- Brief
Only these lines are needed: the first line of the entries below through the line with "detailed placement: 4540 / 751 / 0", each returned exactly.

Stored data entries
################
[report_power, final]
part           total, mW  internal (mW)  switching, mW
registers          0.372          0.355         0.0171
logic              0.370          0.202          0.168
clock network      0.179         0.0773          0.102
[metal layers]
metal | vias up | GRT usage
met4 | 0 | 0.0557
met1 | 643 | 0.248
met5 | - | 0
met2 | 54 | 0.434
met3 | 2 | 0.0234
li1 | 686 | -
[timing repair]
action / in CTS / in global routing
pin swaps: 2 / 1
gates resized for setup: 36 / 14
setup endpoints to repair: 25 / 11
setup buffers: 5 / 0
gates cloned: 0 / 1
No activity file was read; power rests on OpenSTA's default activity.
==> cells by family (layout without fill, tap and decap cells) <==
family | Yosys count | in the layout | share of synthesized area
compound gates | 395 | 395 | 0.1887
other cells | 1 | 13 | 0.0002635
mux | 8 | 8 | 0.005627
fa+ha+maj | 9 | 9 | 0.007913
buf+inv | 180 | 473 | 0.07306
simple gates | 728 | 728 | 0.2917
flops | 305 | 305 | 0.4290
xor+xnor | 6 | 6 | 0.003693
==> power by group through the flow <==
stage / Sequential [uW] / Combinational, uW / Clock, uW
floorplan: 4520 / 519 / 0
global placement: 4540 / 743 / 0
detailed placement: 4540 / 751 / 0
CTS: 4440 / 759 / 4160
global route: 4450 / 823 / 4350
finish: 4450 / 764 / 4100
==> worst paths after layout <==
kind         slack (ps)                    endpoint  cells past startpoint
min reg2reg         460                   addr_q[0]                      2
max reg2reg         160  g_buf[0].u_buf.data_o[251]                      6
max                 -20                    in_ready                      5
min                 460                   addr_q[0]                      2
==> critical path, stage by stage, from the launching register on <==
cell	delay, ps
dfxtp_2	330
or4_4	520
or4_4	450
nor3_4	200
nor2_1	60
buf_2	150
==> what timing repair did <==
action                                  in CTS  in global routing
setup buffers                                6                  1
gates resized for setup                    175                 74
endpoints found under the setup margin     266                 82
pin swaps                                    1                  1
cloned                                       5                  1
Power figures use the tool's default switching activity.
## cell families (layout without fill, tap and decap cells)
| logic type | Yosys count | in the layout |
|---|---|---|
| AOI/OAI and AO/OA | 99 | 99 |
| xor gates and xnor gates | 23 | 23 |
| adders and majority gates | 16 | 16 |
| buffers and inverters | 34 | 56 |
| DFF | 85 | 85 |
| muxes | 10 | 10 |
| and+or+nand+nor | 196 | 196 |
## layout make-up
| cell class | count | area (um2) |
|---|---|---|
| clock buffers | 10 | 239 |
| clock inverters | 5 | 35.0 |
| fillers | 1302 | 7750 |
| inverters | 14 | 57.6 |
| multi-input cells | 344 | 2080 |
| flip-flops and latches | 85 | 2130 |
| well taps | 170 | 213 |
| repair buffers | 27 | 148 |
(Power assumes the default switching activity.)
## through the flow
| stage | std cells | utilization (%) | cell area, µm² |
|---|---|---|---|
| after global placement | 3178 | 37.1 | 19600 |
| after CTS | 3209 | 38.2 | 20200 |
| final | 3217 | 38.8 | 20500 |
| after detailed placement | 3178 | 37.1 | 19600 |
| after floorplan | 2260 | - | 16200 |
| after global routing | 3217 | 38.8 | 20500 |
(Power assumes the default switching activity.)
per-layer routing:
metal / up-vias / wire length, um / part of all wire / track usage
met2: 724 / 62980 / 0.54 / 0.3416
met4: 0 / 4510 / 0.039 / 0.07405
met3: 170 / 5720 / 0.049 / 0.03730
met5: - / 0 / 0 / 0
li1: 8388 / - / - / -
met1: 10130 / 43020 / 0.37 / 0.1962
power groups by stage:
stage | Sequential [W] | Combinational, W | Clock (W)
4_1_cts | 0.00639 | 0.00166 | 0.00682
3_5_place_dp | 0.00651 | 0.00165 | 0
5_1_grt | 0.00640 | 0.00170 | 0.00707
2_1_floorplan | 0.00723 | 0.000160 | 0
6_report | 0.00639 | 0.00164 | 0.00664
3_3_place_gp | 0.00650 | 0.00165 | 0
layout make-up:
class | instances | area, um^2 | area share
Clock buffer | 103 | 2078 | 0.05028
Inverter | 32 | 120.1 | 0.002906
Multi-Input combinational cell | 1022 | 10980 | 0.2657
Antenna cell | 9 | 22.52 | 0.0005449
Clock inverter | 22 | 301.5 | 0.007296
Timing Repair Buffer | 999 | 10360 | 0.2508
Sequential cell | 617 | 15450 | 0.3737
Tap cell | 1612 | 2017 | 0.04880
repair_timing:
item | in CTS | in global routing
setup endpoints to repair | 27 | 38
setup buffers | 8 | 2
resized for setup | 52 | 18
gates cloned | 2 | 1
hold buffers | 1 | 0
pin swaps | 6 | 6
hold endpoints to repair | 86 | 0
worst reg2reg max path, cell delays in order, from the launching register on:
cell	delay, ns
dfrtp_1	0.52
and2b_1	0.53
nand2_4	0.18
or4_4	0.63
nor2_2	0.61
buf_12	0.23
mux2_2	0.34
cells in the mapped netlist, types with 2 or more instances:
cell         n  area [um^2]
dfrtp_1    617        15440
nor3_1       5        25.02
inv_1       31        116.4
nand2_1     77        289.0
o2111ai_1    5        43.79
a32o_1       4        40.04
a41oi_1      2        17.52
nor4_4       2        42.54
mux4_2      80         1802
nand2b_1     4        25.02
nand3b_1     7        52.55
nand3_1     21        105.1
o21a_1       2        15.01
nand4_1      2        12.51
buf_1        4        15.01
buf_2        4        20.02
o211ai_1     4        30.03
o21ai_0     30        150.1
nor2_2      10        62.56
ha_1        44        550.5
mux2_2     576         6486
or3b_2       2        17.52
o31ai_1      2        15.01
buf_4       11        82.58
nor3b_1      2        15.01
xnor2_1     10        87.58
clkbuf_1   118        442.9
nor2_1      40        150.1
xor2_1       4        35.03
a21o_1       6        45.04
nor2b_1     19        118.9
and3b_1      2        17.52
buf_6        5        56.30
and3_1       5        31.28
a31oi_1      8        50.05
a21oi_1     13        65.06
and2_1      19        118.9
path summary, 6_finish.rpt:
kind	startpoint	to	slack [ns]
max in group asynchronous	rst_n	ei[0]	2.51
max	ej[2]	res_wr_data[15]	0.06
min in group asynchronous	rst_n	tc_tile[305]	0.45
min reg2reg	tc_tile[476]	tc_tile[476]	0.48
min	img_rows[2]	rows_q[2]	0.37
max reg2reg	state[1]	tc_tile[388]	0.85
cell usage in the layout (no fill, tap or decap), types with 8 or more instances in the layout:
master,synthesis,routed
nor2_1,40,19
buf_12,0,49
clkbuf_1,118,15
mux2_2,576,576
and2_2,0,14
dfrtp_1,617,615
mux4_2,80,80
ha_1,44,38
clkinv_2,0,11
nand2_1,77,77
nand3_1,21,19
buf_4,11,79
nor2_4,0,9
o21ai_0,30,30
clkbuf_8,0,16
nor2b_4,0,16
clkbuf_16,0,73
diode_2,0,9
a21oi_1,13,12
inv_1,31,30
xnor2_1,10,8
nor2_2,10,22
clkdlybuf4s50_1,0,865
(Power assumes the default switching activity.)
$ cat src/rtl/atm_portdec.sv
`default_nettype none
// ---------------------------------------------------------------------------
// atm_portdec : ATM/Pentagon-1M I/O port decoder (7FFD, EFF7, xxF7, xx77, DOS)
// Rev 1.0
// ---------------------------------------------------------------------------
module atm_portdec (
   input  logic        fclk,
   input  logic        rst_n,
   input  logic        zpos,
   input  logic        zneg,
   input  logic [15:0] za,
   input  logic [7:0]  zd,
   input  logic        iorq_n,
   input  logic        wr_n,
   input  logic        m1_n,
   input  logic        dos_turn_on,
   input  logic        dos_turn_off,
   output logic        dos,
   output logic        pent1m_ROM,
   output logic [5:0]  pent1m_page,
   output logic        scr_page,
   output logic        pent1m_ram0_0,
   output logic        pent1m_1m_on,
   output logic        pager_off,
   output logic        turbo,
   output logic        atmF7_wr
);

   logic       iowr_reg_q, iowr_reg_d;
   logic       dos_q, dos_d;
   logic [5:0] page_q, page_d;
   logic       rom_q, rom_d;
   logic       scr_q, scr_d;
   logic       ram0_q, ram0_d;
   logic       on1m_q, on1m_d;
   logic       poff_q, poff_d;
   logic       turbo_q, turbo_d;
   logic       d5_q, d5_d;

   logic iowr, stb, lock;
   logic wr_7ffd, wr_eff7, wr_xxf7, wr_xx77;
   logic unused_zneg;

   assign unused_zneg = zneg;

   always_comb begin
      iowr    = ~iorq_n & ~wr_n & m1_n;
      // Gated by rst_n so no strobe can leak out while reset is held.
      stb     = rst_n & zpos & iowr & ~iowr_reg_q;
      lock    = d5_q & ~on1m_q;
      wr_7ffd = stb & ~za[15] & ~za[1] & ~lock;
      wr_eff7 = stb & (za == 16'hEFF7) & ~dos_q;
      wr_xxf7 = stb & (za[7:0] == 8'hF7) & dos_q;
      wr_xx77 = stb & (za[7:0] == 8'h77) & dos_q;

      iowr_reg_d = zpos ? iowr : iowr_reg_q;
      dos_d      = dos_q;
      page_d     = page_q;
      rom_d      = rom_q;
      scr_d      = scr_q;
      ram0_d     = ram0_q;
      on1m_d     = on1m_q;
      poff_d     = poff_q;
      turbo_d    = turbo_q;
      d5_d       = d5_q;

      if (dos_turn_on)
         dos_d = 1'b1;
      else if (dos_turn_off)
         dos_d = 1'b0;

      if (wr_7ffd) begin
         page_d = {zd[5], zd[6], zd[7], zd[2:0]};
         scr_d  = zd[3];
         rom_d  = zd[4];
         d5_d   = zd[5];
      end

      if (wr_eff7) begin
         on1m_d = ~zd[2];
         ram0_d = zd[3];
      end

      if (wr_xx77) begin
         poff_d  = ~za[8];
         turbo_d = zd[3];
      end
   end

   always_ff @(posedge fclk or negedge rst_n) begin
      if (!rst_n) begin
         iowr_reg_q <= 1'b0;
         dos_q      <= 1'b0;
         page_q     <= 6'd0;
         rom_q      <= 1'b0;
         scr_q      <= 1'b0;
         ram0_q     <= 1'b0;
         on1m_q     <= 1'b0;
         poff_q     <= 1'b0;
         turbo_q    <= 1'b0;
         d5_q       <= 1'b0;
      end else begin
         iowr_reg_q <= iowr_reg_d;
         dos_q      <= dos_d;
         page_q     <= page_d;
         rom_q      <= rom_d;
         scr_q      <= scr_d;
         ram0_q     <= ram0_d;
         on1m_q     <= on1m_d;
         poff_q     <= poff_d;
         turbo_q    <= turbo_d;
         d5_q       <= d5_d;
      end
   end

   assign dos           = dos_q;
   assign pent1m_ROM    = rom_q;
   assign pent1m_page   = page_q;
   assign scr_page      = scr_q;
   assign pent1m_ram0_0 = ram0_q;
   assign pent1m_1m_on  = on1m_q;
   assign pager_off     = poff_q;
   assign turbo         = turbo_q;
   assign atmF7_wr      = wr_xxf7;

endmodule
`default_nettype wire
################
- Solution
[report_power, final]
part           total, mW  internal (mW)  switching, mW
registers          0.372          0.355         0.0171
logic              0.370          0.202          0.168
clock network      0.179         0.0773          0.102
[metal layers]
metal | vias up | GRT usage
met4 | 0 | 0.0557
met1 | 643 | 0.248
met5 | - | 0
met2 | 54 | 0.434
met3 | 2 | 0.0234
li1 | 686 | -
[timing repair]
action / in CTS / in global routing
pin swaps: 2 / 1
gates resized for setup: 36 / 14
setup endpoints to repair: 25 / 11
setup buffers: 5 / 0
gates cloned: 0 / 1
No activity file was read; power rests on OpenSTA's default activity.
==> cells by family (layout without fill, tap and decap cells) <==
family | Yosys count | in the layout | share of synthesized area
compound gates | 395 | 395 | 0.1887
other cells | 1 | 13 | 0.0002635
mux | 8 | 8 | 0.005627
fa+ha+maj | 9 | 9 | 0.007913
buf+inv | 180 | 473 | 0.07306
simple gates | 728 | 728 | 0.2917
flops | 305 | 305 | 0.4290
xor+xnor | 6 | 6 | 0.003693
==> power by group through the flow <==
stage / Sequential [uW] / Combinational, uW / Clock, uW
floorplan: 4520 / 519 / 0
global placement: 4540 / 743 / 0
detailed placement: 4540 / 751 / 0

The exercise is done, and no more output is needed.